A bolsa de Lisboa cai 0,84% para 8.488,37 pontos a meio da sessão desta quarta-feira, penalizada sobretudo pelos títulos da Jerónimo Martins que caem 3,72% para 20,20 euros. Ontem, a retalhista anunciou que as vendas de 2025 cresceram 7,6%, atingindo quase 36 mil milhões de euros.
Seguem-se, do lado das perdas, a EDP Renováveis (-1,80%; 12,55 pontos) e os CTT (-1,51%; 12,55 pontos). Na indústria papeleira, a Altri cai 1,20% (4,520 euros), a Semapa recua 1,58% (21,85 euros) e a The Navigator perde 1,03% (3,280 euros).
Em terreno negativo negoceiam, ainda, a Galp (-0,28%), a EDP (-0,54%), a REN (-0,30%), a Sonae (-0,72%) e a Corticeira Amorim (-0,58%).
Em contracorrente, o BCP avança 1,46%, a Mota-Engil 0,12%, a NOS também 0,12% e a Teixeira Duarte 0,65%.

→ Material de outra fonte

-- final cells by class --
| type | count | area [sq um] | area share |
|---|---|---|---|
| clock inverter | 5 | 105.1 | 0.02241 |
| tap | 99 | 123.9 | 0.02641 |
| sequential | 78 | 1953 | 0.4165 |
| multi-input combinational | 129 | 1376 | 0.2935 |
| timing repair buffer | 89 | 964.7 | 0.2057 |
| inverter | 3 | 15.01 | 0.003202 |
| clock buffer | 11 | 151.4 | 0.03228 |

“A J.Martins mostrou dados preliminares de vendas no 4.ºtrimestre, cujo crescimento até veio em linha com o esperado, mas o regresso da deflação ao cabaz de compras na Polónia, de ondem vêm cerca de 70% das suas receitas, é mal recebido pelo mercado. Em alta está o BCP, que recebeu mais dois upgrades de avaliação”, sublinha a nota diária de mercados do Millennium Investment Banking.
Olhando para as restantes praças europeias, o alemão DAX cai 0,29%, enquanto o francês CAC sobe 0,03% e o espanhol IBEX ganha 0,28%.
“As bolsas europeias vão dividindo sentimentos esta quarta-feira. A revelação de que as exportações e as importações na China registaram um crescimento muito superior ao esperado em dezembro ainda transmitiu alguma confiança no arranque de sessão, onde os máximos históricos do ouro, prata, cobre e estanho animaram o setor de Recursos Naturais. No entanto, o efeito esbateu-se, sinal de que os investidores podem estar mais atentos aos números que vários bancos norte-americanos vão mostrar daqui a pouco – BofA, Wells Fargo e Citigroup”, acrescenta o analista Ramiro Loureiro no mesmo boletim do Millennium.